• **Task details**: Pull every line containing "kinds" from the entries.

(Collected data)
- - -

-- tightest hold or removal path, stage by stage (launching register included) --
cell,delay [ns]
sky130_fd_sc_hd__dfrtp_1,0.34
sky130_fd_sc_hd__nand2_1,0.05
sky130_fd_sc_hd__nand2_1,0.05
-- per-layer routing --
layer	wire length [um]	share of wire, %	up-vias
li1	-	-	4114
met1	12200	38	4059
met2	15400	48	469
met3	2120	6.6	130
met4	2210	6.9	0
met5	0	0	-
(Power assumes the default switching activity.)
**config.mk**
```make
export PLATFORM = sky130hd
export DESIGN_NAME = mips_instr_encoder_flat
export DESIGN_NICKNAME = d
export VERILOG_FILES = /design/src/rtl/mips_instr_encoder_if.sv /design/src/rtl/mips_instr_encoder.sv /design/src/flat_wrapper.sv
export SDC_FILE = /design/constraint.sdc
export NUM_CORES = 1
export LEC_CHECK = 0
export CORE_AREA = 2 2 129 131
export CTS_CLUSTER_SIZE = 40
export DETAILED_ROUTE_END_ITERATION = 10
export DIE_AREA = 0 0 131 133
export PLACE_DENSITY = 0.64
export SLEW_MARGIN = 20
export SYNTH_ARGS = -nofsm -noshare
export SYNTH_HDL_FRONTEND = slang
export SYNTH_SLANG_ARGS = --single-unit
```
**constraint.sdc**
```tcl
create_clock -name clk -period 2.19 [get_ports clk]
set_input_delay 0.438 -clock clk [delete_from_list [all_inputs] [get_ports clk]]
set_output_delay 0.438 -clock clk [all_outputs]
set_load 0.005 [all_outputs]
```
File: src/rtl/nibble_serial_add_ctrl_pkg.sv
// Shared definitions for the nibble-serial arithmetic controllers:
// slice width and FSM state encodings.
package nibble_serial_add_ctrl_pkg;

  localparam int SLICE_W = 4;

  typedef logic [1:0] state_t;

  localparam state_t ST_IDLE = 2'd0;
  localparam state_t ST_RUN  = 2'd1;
  localparam state_t ST_DONE = 2'd2;

endpackage

File: src/rtl/nibble_serial_add_ctrl_cla4.sv
// 4-bit carry-lookahead slice. Also exposes the carry into bit 3 so the
// controller can derive signed overflow without a second adder.
module nibble_serial_add_ctrl_cla4
  import nibble_serial_add_ctrl_pkg::*;
(
  input  logic [SLICE_W-1:0] a,
  input  logic [SLICE_W-1:0] b,
  input  logic               ci,
  output logic [SLICE_W-1:0] s,
  output logic               co,
  output logic               c3
);

  logic [SLICE_W-1:0] g;
  logic [SLICE_W-1:0] p;
  logic               c1;
  logic               c2;

  assign g  = a & b;
  assign p  = a ^ b;

  assign c1 = g[0] | (p[0] & ci);
  assign c2 = g[1] | (p[1] & g[0]) | (p[1] & p[0] & ci);
  assign c3 = g[2] | (p[2] & g[1]) | (p[2] & p[1] & g[0])
            | (p[2] & p[1] & p[0] & ci);
  assign co = g[3] | (p[3] & g[2]) | (p[3] & p[2] & g[1])
            | (p[3] & p[2] & p[1] & g[0]) | (p[3] & p[2] & p[1] & p[0] & ci);

  assign s  = p ^ {c3, c2, c1, ci};

endmodule

File: src/rtl/nibble_serial_add_ctrl.sv
// Nibble-serial add/subtract controller: one shared CLA4 slice processes one
// nibble per cycle; result is held with a valid/ready handshake.
module nibble_serial_add_ctrl
  import nibble_serial_add_ctrl_pkg::*;
#(
  parameter int NIBBLES = 8
) (
  input  logic                 clk,
  input  logic                 rst_n,
  input  logic                 in_valid,
  output logic                 in_ready,
  input  logic [4*NIBBLES-1:0] A,
  input  logic [4*NIBBLES-1:0] B,
  input  logic                 sub,
  output logic [4*NIBBLES-1:0] S,
  output logic                 Cout,
  output logic                 Ovf,
  output logic                 out_valid,
  input  logic                 out_ready,
  output logic                 busy
);

  localparam int W  = SLICE_W * NIBBLES;
  localparam int CW = (NIBBLES > 1) ? $clog2(NIBBLES) : 1;

  state_t               state;
  state_t               state_nxt;
  logic [CW-1:0]        cnt;
  logic                 c;
  logic [W-1:0]         a_r;
  logic [W-1:0]         b_r;
  logic [W-1:0]         s_r;
  logic                 cout_r;
  logic                 ovf_r;
  logic [SLICE_W-1:0]   a_nib;
  logic [SLICE_W-1:0]   b_nib;
  logic [SLICE_W-1:0]   sum_nib;
  logic                 slice_co;
  logic                 slice_c3;
  logic                 last;
  logic                 accept;

  assign accept = (state == ST_IDLE) && in_valid;
  assign last   = (cnt == CW'(NIBBLES - 1));

  always_ff @(posedge clk) begin
    if (!rst_n) state <= ST_IDLE;
    else        state <= state_nxt;
  end

  always_comb begin
    state_nxt = ST_IDLE;
    case (state)
      ST_IDLE: state_nxt = in_valid  ? ST_RUN  : ST_IDLE;
      ST_RUN:  state_nxt = last      ? ST_DONE : ST_RUN;
      ST_DONE: state_nxt = out_ready ? ST_IDLE : ST_DONE;
      default: state_nxt = ST_IDLE;
    endcase
  end

  always_comb begin
    in_ready  = (state == ST_IDLE);
    out_valid = (state == ST_DONE);
    busy      = (state == ST_RUN) || (state == ST_DONE);
  end

  // Operand capture: subtraction is folded in as A + ~B + 1 at acceptance.
  always_ff @(posedge clk) begin
    if (accept) begin
      a_r <= A;
      b_r <= B ^ {W{sub}};
    end
  end

  always_comb begin
    a_nib = '0;
    b_nib = '0;
    for (int i = 0; i < NIBBLES; i++) begin
      if (cnt == CW'(i)) begin
        a_nib = a_r[SLICE_W*i +: SLICE_W];
        b_nib = b_r[SLICE_W*i +: SLICE_W];
      end
    end
  end

  nibble_serial_add_ctrl_cla4 u_cla4 (
    .a  (a_nib),
    .b  (b_nib),
    .ci (c),
    .s  (sum_nib),
    .co (slice_co),
    .c3 (slice_c3)
  );

  always_ff @(posedge clk) begin
    if (!rst_n) begin
      cnt    <= '0;
      c      <= 1'b0;
      s_r    <= '0;
      cout_r <= 1'b0;
      ovf_r  <= 1'b0;
    end else begin
      case (state)
        ST_IDLE: begin
          if (in_valid) begin
            cnt <= '0;
            c   <= sub;
          end
        end
        ST_RUN: begin
          for (int i = 0; i < NIBBLES; i++) begin
            if (cnt == CW'(i)) s_r[SLICE_W*i +: SLICE_W] <= sum_nib;
          end
          c   <= slice_co;
          cnt <= last ? '0 : cnt + CW'(1);
          if (last) begin
            cout_r <= slice_co;
            ovf_r  <= slice_c3 ^ slice_co;
          end
        end
        default: ;
      endcase
    end
  end

  assign S    = s_r;
  assign Cout = cout_r;
  assign Ovf  = ovf_r;

endmodule

File: config.mk
export PLATFORM = sky130hd
export DESIGN_NAME = nibble_serial_add_ctrl
export DESIGN_NICKNAME = d
export VERILOG_FILES = /design/src/rtl/nibble_serial_add_ctrl_pkg.sv /design/src/rtl/nibble_serial_add_ctrl_cla4.sv /design/src/rtl/nibble_serial_add_ctrl.sv
export SDC_FILE = /design/constraint.sdc
export NUM_CORES = 1
export LEC_CHECK = 0
export ABC_AREA = 1
export CAP_MARGIN = 15
export CORE_MARGIN = 2
export CORE_UTILIZATION = 55
export DETAILED_ROUTE_END_ITERATION = 7
export HOLD_SLACK_MARGIN = 0.1
export PLACE_DENSITY = 0.87
export SLEW_MARGIN = 30
export SYNTH_ARGS = -nofsm -noshare
export SYNTH_HDL_FRONTEND = slang
export SYNTH_SLANG_ARGS = --single-unit
File: constraint.sdc
create_clock -name clk -period 3.85 [get_ports clk]
set_input_delay 0.77 -clock clk [delete_from_list [all_inputs] [get_ports clk]]
set_output_delay 0.77 -clock clk [all_outputs]
set_load 0.03 [all_outputs]
# == Word-level counts from Yosys, hierarchy flattened ==
# Cells that the tools add are included.
# word_totals
regBits,104
in_bits,69
# classes
add_sub_neg,1
eq_ne,10
muxes,25
n_bitwise,31
reduce_logical,14
# op_table
operator,count
4-bit two-way mux,16
32-bit XOR,1
2-bit AND reduction,9
1-bit bitwise AND,16
"3-bit equality test, second input constant",4
1-bit bitwise OR,10
4-bit XOR,2
"3-bit by 2-bit equality test with 1-bit output, second input constant",2
3-bit two-way mux,2
2-bit case mux with 3 select lines,1
3-bit case mux with 2 select lines,1
4-bit bitwise AND,1
2-bit two-way mux,2
"3-bit by 1-bit adder with 3-bit output, second input constant",1
"3-bit by 1-bit equality test with 1-bit output, second input constant",1
3-bit zero test,1
"2-bit by 1-bit equality test with 1-bit output, second input constant",1
"2-bit equality test, second input constant",1
2-bit zero test,1
1-bit two-way mux,2
"2-bit inequality test, second input constant",1
1-bit case mux with 2 select lines,1
2-bit nonzero test,1
1-bit logical AND,1
other kinds (2),2

# == Logic depth before layout (Yosys ltp) ==
# Gate-level depths: netlist of run 1.
# depth
word_depth,16
ltp_mapped,20

# == By module ==
# Synthesis of run 1 repeated with hierarchy kept, for this count alone.
# hier_totals
cells_unflattened,528
area_unflattened_um2,4883.4
# by_module_without_submodules
mod,instances,cells_per_inst,area_each_um2
nibble_serial_add_ctrl,1,501,4699.5
nibble_serial_add_ctrl_cla4,1,27,183.9

# == Worst setup path after synthesis of run 1 ==
# Ideal clock, no wire load.
# synth_timing
path_type,flip-flop to flip-flop
startpoint,reg state[0]
endpoint,reg a_r[0] (enable)
arrival_time_ns,2.175
path_slack_ns,1.257
stages_incl_launch_ff,5
path_buffers,0
path_cell_list,dfxtp_1 > inv_1 > ha_1 > nand2_1 > inv_1
# synth_between
elab_chain_len,2
# synth_rtl
element,line,rtl
"start, declared",nibble_serial_add_ctrl.sv:26,state_t state;
"start signal, assigned",nibble_serial_add_ctrl.sv:48,else state <= state_nxt;
2-bit zero test,--,
named net in_ready,nibble_serial_add_ctrl.sv:11,"output logic in_ready,"
1-bit logical AND,nibble_serial_add_ctrl.sv:43,assign accept = (state == ST_IDLE) && in_valid;
named net accept,nibble_serial_add_ctrl.sv:41,logic accept;
"end signal, assigned",nibble_serial_add_ctrl.sv:70,a_r <= A;
"end, declared",nibble_serial_add_ctrl.sv:30,logic [W-1:0] a_r;
# The timed path passes the listed nets, and every way through them passes these cells.
# A chain may end at the register's enable or synchronous reset.

# == Final worst setup path of run 1 ==
# layout_timing
startpoint,reg cnt[0]
endpoint,reg s_r[22] (netlist: S[22])
# layout_between
elab_chain_len,14
# layout_rtl
element,line,rtl
"start, declared",nibble_serial_add_ctrl.sv:28,logic [CW-1:0] cnt;
"start signal, assigned",nibble_serial_add_ctrl.sv:115,cnt <= last ? '0 : cnt + CW'(1);
3-bit zero test,nibble_serial_add_ctrl.sv:79,if (cnt == CW'(i)) begin
4-bit two-way mux (8 in a row),nibble_serial_add_ctrl.sv:79,
4-bit XOR / 4-bit bitwise AND (equally long branches),"nibble_serial_add_ctrl_cla4.sv:20, nibble_serial_add_ctrl_cla4.sv:19",
1-bit bitwise AND,nibble_serial_add_ctrl_cla4.sv:23,assign c2 = g[1] | (p[1] & g[0]) | (p[1] & p[0] & ci);
1-bit bitwise OR / 1-bit bitwise AND (equally long branches),nibble_serial_add_ctrl_cla4.sv:23,
1-bit bitwise OR,nibble_serial_add_ctrl_cla4.sv:23,
4-bit XOR,nibble_serial_add_ctrl_cla4.sv:29,"assign s = p ^ {c3, c2, c1, ci};"
"end signal, assigned by index",nibble_serial_add_ctrl.sv:112,if (cnt == CW'(i)) s_r[SLICE_W*i +: SLICE_W] <= sum_nib;
"end, declared",nibble_serial_add_ctrl.sv:32,logic [W-1:0] s_r;
# Parallel ways exist; a longest one is shown, timed or not.

==> impl_metrics.ini, run 1 <==
[clock_network]
path_clk_slew_ns = 0.10
insertion_delay_ns = 0.37
tritoncts = yes
cts_buffers = 9
cts_sinks = 104
cts-htree-levels = 3
postCtsSetupBuffers = 0
clockBufferDepth = 2
ctsHoldBuffers = 0
cts_resized = 0
clockRootBuffer = clkbuf_8

[setup_path]
reg2reg_to = S[22]
r2r_cells = 16
crit_slowest_cell = xor2_1
path_buf_inv = 4
cp.arrival_ns = 3.39
path_depth = 16
cpMostUsedCell = nand2_1
end_kind = register
r2r-start = cnt[0]
critPathMaxFanout = 13
crit_type = register to register
slowest_delay_ns = 0.48
crit_path_start_kind = register
critPathTopFamily = simple AND/OR/NAND/NOR gates
crit_chain = inv_1 -> ha_1 -> nand2_1 -> inv_1 -> nand2_1 -> nand2_1 -> inv_1 -> nand2_1 -> nand2_1 -> a21oi_1 -> ha_1 -> nand3_1 -> nand2_2 -> xor2_1 -> o21ai_0 -> inv_1
reg2reg_slack_ns = 0.78
worstPathRequired_ns = 4.17

[global_route]
gr-total-overflow = 0
grt_pass1_vias = 3748
grt_util_all_layers = 0.220
grt_max_degree = 43
grt_pass1_wl_um = 16900
antenna_found_initial = 0

[layout]
antenna_cells = 0
finalNonFillerCells = 722
multiInputGateArea_sq_mm = 0.00178
area_growth_pct = 27.0
nNetsFinal = 693
regArea_sq_mm = 0.00272
drive_above_1_share = 0.0603
nFillCells = 647

[synth]
yosys-top-cells-area = edfxtp_1, dfxtp_1, nand2_1
yosysTopAreaCellShare = 0.397
async_flop_share = 0
synth_ff_type = edfxtp_1
synth_most_common_cell = nand2_1
syn_inst = 509
yosys.area.top_type = edfxtp_1
ys_types = 35
synth-seq-cells = 104
synth_area_per_cell_sq_um = 9.52
ys_seq_area_frac = 0.562
syn_nets = 593
synth-edff-count = 64
syn_area_sq_mm = 0.00484
ys_top_cells_by_count = nand2_1, edfxtp_1, inv_1
synth_warnings = 0

[routing]
drt_iter0_markers = 165
vias_per_cell = 5.07
drt_wl_total_um = 10200
drtPass1Iterations = 5
post_drt_wl_per_cell_um = 14.1
final_antenna_net_count = 0
drcViolationCount = 0
via_count = 3659

[die]
die_area_sq_mm = 0.00958
rows = 34
initial_core_util = 0.561
die_h_um = 97.9
core_area_sq_mm = 0.00864
ios = 106
dieWidth_um = 97.9

[timing]
final_max_slew_viol_count = 0
relSlewSlack = 0.417
fin_worst_skew_ns = 0.0123
tightest_slew_ns = 0.872
fin_tns_setup_ns = 0
finalSetupViolations = 0
post-route-min-period_ns = 3.07
period_share = 0.797
max_freq_ghz = 0.326
rsz0062_at_grt = false
hold_violations = 0

[worst_hold_path]
min_to = S[20]
hp-start = S[20]
min_path_cells = 2
hold_path_class = register to register

[place]
hpwl_um = 7830
io_buffers = 105
dpl.cell_count = 706
gp_congestion = 0.875

[power_and_ir_drop]
p_per_area_mw_per_mm2 = 429
p_leak_nw = 2.62
peakVddDrop_v = 0.000255

[run]
drv_cap = 0

[outcome]
status = completed
==> flip-flops by register name, summed over array words and instances (netlist names) <==
name and cells:
S 32, a_r 32, b_r 32, cnt 3
state 2, Cout 1, Ovf 1, c 1
==> area by class of cell <==
class | instances | share of cell area
Clock inverter | 7 | 0.0140
Multi-Input combinational cell | 321 | 0.289
Tap cell | 108 | 0.0220
Inverter | 67 | 0.0415
Timing Repair Buffer | 106 | 0.171
Clock buffer | 9 | 0.0201
Sequential cell | 104 | 0.443
==> cells in the final DEF (no fill, tap or decap), types with 10 or more instances in the layout <==
cell / synthesis / routed
clkdlybuf4s50_1: 0 / 104
nand2_1: 88 / 88
edfxtp_1: 64 / 64
inv_1: 63 / 62
nor2_1: 54 / 54
dfxtp_1: 40 / 40
nand3_1: 38 / 38
xor2_1: 34 / 34
o21ai_0: 34 / 34
a21oi_1: 22 / 22
ha_1: 14 / 14
o21bai_1: 10 / 10
==> kinds of logic (layout without fill, tap and decap cells) <==
kind of cell / Yosys count / count (layout) / synth area share
xor+xnor: 35 / 35 / 0.0672
simple gates: 198 / 198 / 0.173
flops: 104 / 104 / 0.562
compound gates: 73 / 73 / 0.0865
buf+inv: 84 / 189 / 0.0715
fa+ha+maj: 15 / 15 / 0.0403
==> report_power, final <==
part           switching, mW  internal (mW)
Sequential            0.0303           1.26
Combinational          0.399          0.239
Clock                  0.394          0.315
==> layer usage <==
layer | routed length [um] | vias up | global-route usage
met4 | 312 | 0 | 0.106
met5 | 0 | - | 0
met3 | 621 | 36 | 0.0379
li1 | - | 1847 | -
met2 | 4910 | 145 | 0.369
met1 | 4340 | 1631 | 0.277
==> worst register-to-register path, cell delays in order (launching register included) <==
cell	delay, ns
dfxtp_1	0.36
inv_1	0.12
ha_1	0.29
nand2_1	0.30
inv_1	0.22
nand2_1	0.08
nand2_1	0.06
inv_1	0.04
nand2_1	0.06
nand2_1	0.05
a21oi_1	0.24
ha_1	0.30
nand3_1	0.10
nand2_2	0.09
xor2_1	0.48
o21ai_0	0.15
inv_1	0.08
==> stage by stage <==
stage / setup WS, ns / power (mW) / hold WS (ns) / instance area, sq um / util
2_1_floorplan: 1.26 / 1.73 / 0.547 / 4840 / -
3_3_place_gp: 0.974 / 1.93 / 0.466 / 5940 / 0.688
3_5_place_dp: 0.813 / 1.96 / 0.475 / 5940 / 0.688
4_1_cts: 0.807 / 2.65 / 0.488 / 6150 / 0.712
5_1_grt: 0.305 / 2.77 / 0.521 / 6150 / 0.712
6_report: 0.783 / 2.64 / 0.495 / 6150 / 0.712
==> worst max path at each step <==
stage / startpoint / endpoint / slack, ns
floorplan: state[0] / a_r[0] / 1.26
global route: cnt[0] / S[14] / 0.31
detailed placement: cnt[2] / S[22] / 0.81
finish: cnt[0] / S[22] / 0.78
CTS: cnt[0] / S[22] / 0.81
global placement: cnt[2] / S[30] / 0.97
(Power assumes the default switching activity.)
==> inputs of run 2 (changes only) <==
Settings changed: CORE_UTILIZATION 55 to 46, PLACE_DENSITY 0.87 to 0.78.
Clock period 3.85 ns to 2.5 ns, I/O delays scaled along.
==> impl_metrics.ini, run 2 (synthesized netlist as in run 1, its figures left out) <==
[die]
dieWidth_um = 107
core_area_sq_mm = 0.0103
die_h_um = 107
ios = 106
rows = 37
die_area_sq_mm = 0.0114
initial_core_util = 0.471

[layout]
area_growth_pct = 43.7
layout_commonest_cell = clkdlybuf4s50_1
mostFrequentLayoutCells = clkdlybuf4s50_1, nand2_1, edfxtp_1
final_cell_area_sq_mm = 0.00696
finalNonFillerCells = 793
drive_above_1_share = 0.224
antenna_cells = 0
nFillCells = 789
nNetsFinal = 736

[timing]
hold_violations = 0
period_share = 1.08
post-route-min-period_ns = 2.70
worst_slack_ns = -0.201
max_freq_ghz = 0.370
rsz0062_at_grt = true
tightest_slew_ns = 0.491
relSlewSlack = 0.673
finalSetupViolations = 34
final_max_slew_viol_count = 0
fin_worst_skew_ns = 0.0118

[place]
dpl.cell_count = 770
post_dp_cell_area_sq_mm = 0.00629
gp_congestion = 0.919
dp_slack_ns = -0.386
hpwl_um = 7890
io_buffers = 105

[routing]
drt_wl_total_um = 11200
drt_iter0_markers = 159
vias_per_cell = 4.90
drtPass1Iterations = 4
via_count = 3889
drcViolationCount = 0
post_drt_wl_per_cell_um = 14.1
final_antenna_net_count = 0

[outcome]
violations = negative setup slack
status = complete, but fails checks

[global_route]
grt_pass1_vias = 3761
antenna_found_initial = 0
grt_max_degree = 66
gr-total-overflow = 0
grt_util_all_layers = 0.192
grt_pass1_wl_um = 17200

[setup_path]
cp.arrival_ns = 2.95
worstPathRequired_ns = 2.75
reg2reg_slack_ns = -0.20
end_kind = register
crit_type = register to register
crit_path_start_kind = register
critPathMaxFanout = 8

[power_and_ir_drop]
p_per_area_mw_per_mm2 = 658
peakVddDrop_v = 0.000370
p_leak_nw = 2.87

[clock_network]
cts-htree-levels = 3
cts_sinks = 104
ctsHoldBuffers = 0
path_clk_slew_ns = 0.10
cts_buffers = 9
tritoncts = yes
clockBufferDepth = 2
insertion_delay_ns = 0.37
clockRootBuffer = clkbuf_8

[worst_hold_path]
hold_path_class = register to register

[run]
drv_cap = 0
## run 2: cell count changes in the layout (fill, tap and decap cells not counted), moves of 8 or more
cell	before	now
buf_4	1	34
a21oi_1	22	8
nand2_1	88	75
nand3_1	38	27
a21oi_2	1	11
ha_1	14	4
buf_6	0	9
ha_4	0	9
nand2_2	3	12
nand3_2	0	9
o21ai_0	34	26
## run 2: critical path, stage by stage (launching register included)
cell and delay, ns:
dfxtp_4 0.40, ha_4 0.16, ha_4 0.15, clkinvlp_4 0.17, or2_4 0.27, nand3_1 0.09, nand2_1 0.05, nand2_1 0.08
a21oi_2 0.07, ha_4 0.24, a21oi_4 0.17, nand2_4 0.08, a21oi_4 0.23, buf_4 0.16, buf_6 0.09, inv_1 0.03
nand3b_1 0.06, a31oi_1 0.07
## run 2: stage by stage
step                TNS, ns  hold WS, ns  power [mW]  utilization
CTS                  -0.817        0.494        4.39        0.655
floorplan                 0        0.550        2.67            -
global route          -8.83        0.521        4.79        0.678
finish                -2.86        0.488        4.58        0.678
global placement      -3.15        0.464        3.11        0.612
detailed placement    -7.73        0.471        3.14        0.612
## run 2: per-layer routing
metal	wire length, um	GRT usage	share of wire	vias to the layer above
li1	-	-	-	1931
met2	5600	0.335	0.50	140
met4	174	0.0529	0.016	0
met3	655	0.0426	0.058	17
met1	4770	0.239	0.43	1801
met5	0	0	0	-
## run 2: where the power goes
part | total (mW) | switching [mW] | internal (mW) | leakage [nW]
registers | 1.99 | 0.0466 | 1.94 | 0.938
logic | 1.54 | 0.856 | 0.687 | 1.84
clock network | 1.05 | 0.577 | 0.473 | 0.0994
total | 4.58 | 1.48 | 3.10 | 2.87
## run 2: path summary, 6_finish.rpt
path,start,to,cells past startpoint
hold / removal,S[12],S[12],2
setup reg to reg,cnt[1],Ovf,17
setup / recovery,cnt[1],Ovf,17
hold reg to reg,S[12],S[12],2
## run 2: cell type report
cell class	instances	area, sq um	share of cell area
Inverter	67	272	0.0390
Timing Repair Buffer	149	1420	0.204
Multi-Input combinational cell	321	2170	0.311
Clock inverter	7	78.8	0.0113
Tap cell	136	170	0.0244
Clock buffer	9	124	0.0178
Sequential cell	104	2730	0.392
## run 2: what timing repair did
| action | 4_1_cts | 5_1_grt |
|---|---|---|
| gates resized for setup | 55 | 51 |
| cloned | 0 | 0 |
| buffers inserted | 4 | 6 |
| pin swaps | 29 | 42 |
| setup endpoints to repair | 35 | 35 |
==> RTL edit 1 (settings of run 2) <==
The parameter `NIBBLES` goes from 8 to 16.
--- a/src/rtl/nibble_serial_add_ctrl.sv
+++ b/src/rtl/nibble_serial_add_ctrl.sv
@@ -3,7 +3,7 @@
 module nibble_serial_add_ctrl
   import nibble_serial_add_ctrl_pkg::*;
 #(
-  parameter int NIBBLES = 8
+  parameter int NIBBLES = 16
 ) (
   input  logic                 clk,
   input  logic                 rst_n,
Interface: changed (resized A, B and S); port bits go from 106 to 202. The function was not compared with the original's and may differ.
==> RTL edit 1 against run 2 <==
- the flow still finishes with violations (negative setup slack)
- combinational power is 42% higher
- first-iteration DRC count grew to 2.5 times the old value
- area after synthesis is 83% higher
- total power is 97% higher
- utilization is 2.9 points higher
- final cell count is 84% higher
- final area is 90% higher
- worst setup slack worse by 0.59 ns
- wire length is 110% higher
- sequential cell count is 97 higher
- critical path type unchanged
- critical endpoint is now S[3]
- largest power group unchanged
==> RTL edit 1: results (changes against run 2) <==
- Worst EP arrival: 3.67 ns (was 2.95 ns)
- Gr usage total: 22.94% (was 19.17%)
- Clock net power: 0.00303 W (was 0.00105 W)
- Register clock-pin slew on the reported worst setup and hold paths: 0.06 ns (was 0.10 ns)
- Sw power: 0.002444 W (was 0.001480 W)
- Final Skew: 0.01399 ns (was 0.01176 ns)
- Slowest Stage Delay on Critical Path: 0.38 ns (was 0.40 ns)
- Wire length of the first global-routing pass: 36600 um (was 17240 um)
- Violated checks: negative setup slack (unchanged)
- Setup Slack @ Placement: -0.8514 ns (was -0.3856 ns)
- Non-filler cells in the finished layout: 1462 (was 793)
- Part of the Yosys area used for sequential elements: 59.97% (was 56.20%)
- Total instance count after detailed placement: 1405 (was 770)
- Detailed-placement wirelength estimate: 16590 um (was 7891 um)
- Power per cell area: 681.6 nW/um^2 (was 658.3 nW/um^2)
- Fraction of power spent switching nets: 27.05% (was 32.28%)
- Via count: 7355 (was 3889)
- Number of H-tree levels: 1 (was 3)
- Number of endpoints failing setup at the final stage: 67 (was 34)
- Count of routing violations after the opening detailed-route iteration: 398 (was 159)
- Number of library cell types mapped by synthesis: 38 (was 35)
- Setup fix buffers added after clock tree synthesis: 13 (was 4)
- Worst skew pair latency: 0.50 ns (was 0.37 ns)
- Setup slack of the critical path after layout: -0.7878 ns (was -0.2015 ns)
- Result of the run: complete, but fails checks (unchanged)
- Max clock buf depth: 3 (was 2)
- Clk Tree Root Cell: sky130_fd_sc_hd__clkbuf_16 (was sky130_fd_sc_hd__clkbuf_8)
RTL edit 1: metal layers:
metal,track usage (%),up-vias,share of wire (%)
li1,-,3595,-
met1,30.21,3406,42
met2,39.12,298,49
met3,3.387,56,6.1
met4,7.504,0,3.1
met5,0,-,0
RTL edit 1: final timing paths:
path	end	slack, ns	cells after the start	start
max	S[3]	-0.79	26	cnt[1]
min	S[32]	0.48	2	S[32]
max reg2reg	S[3]	-0.79	26	cnt[1]
min reg2reg	S[32]	0.48	2	S[32]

- - -

• **Output below**:
other kinds (2),2
==> kinds of logic (layout without fill, tap and decap cells) <==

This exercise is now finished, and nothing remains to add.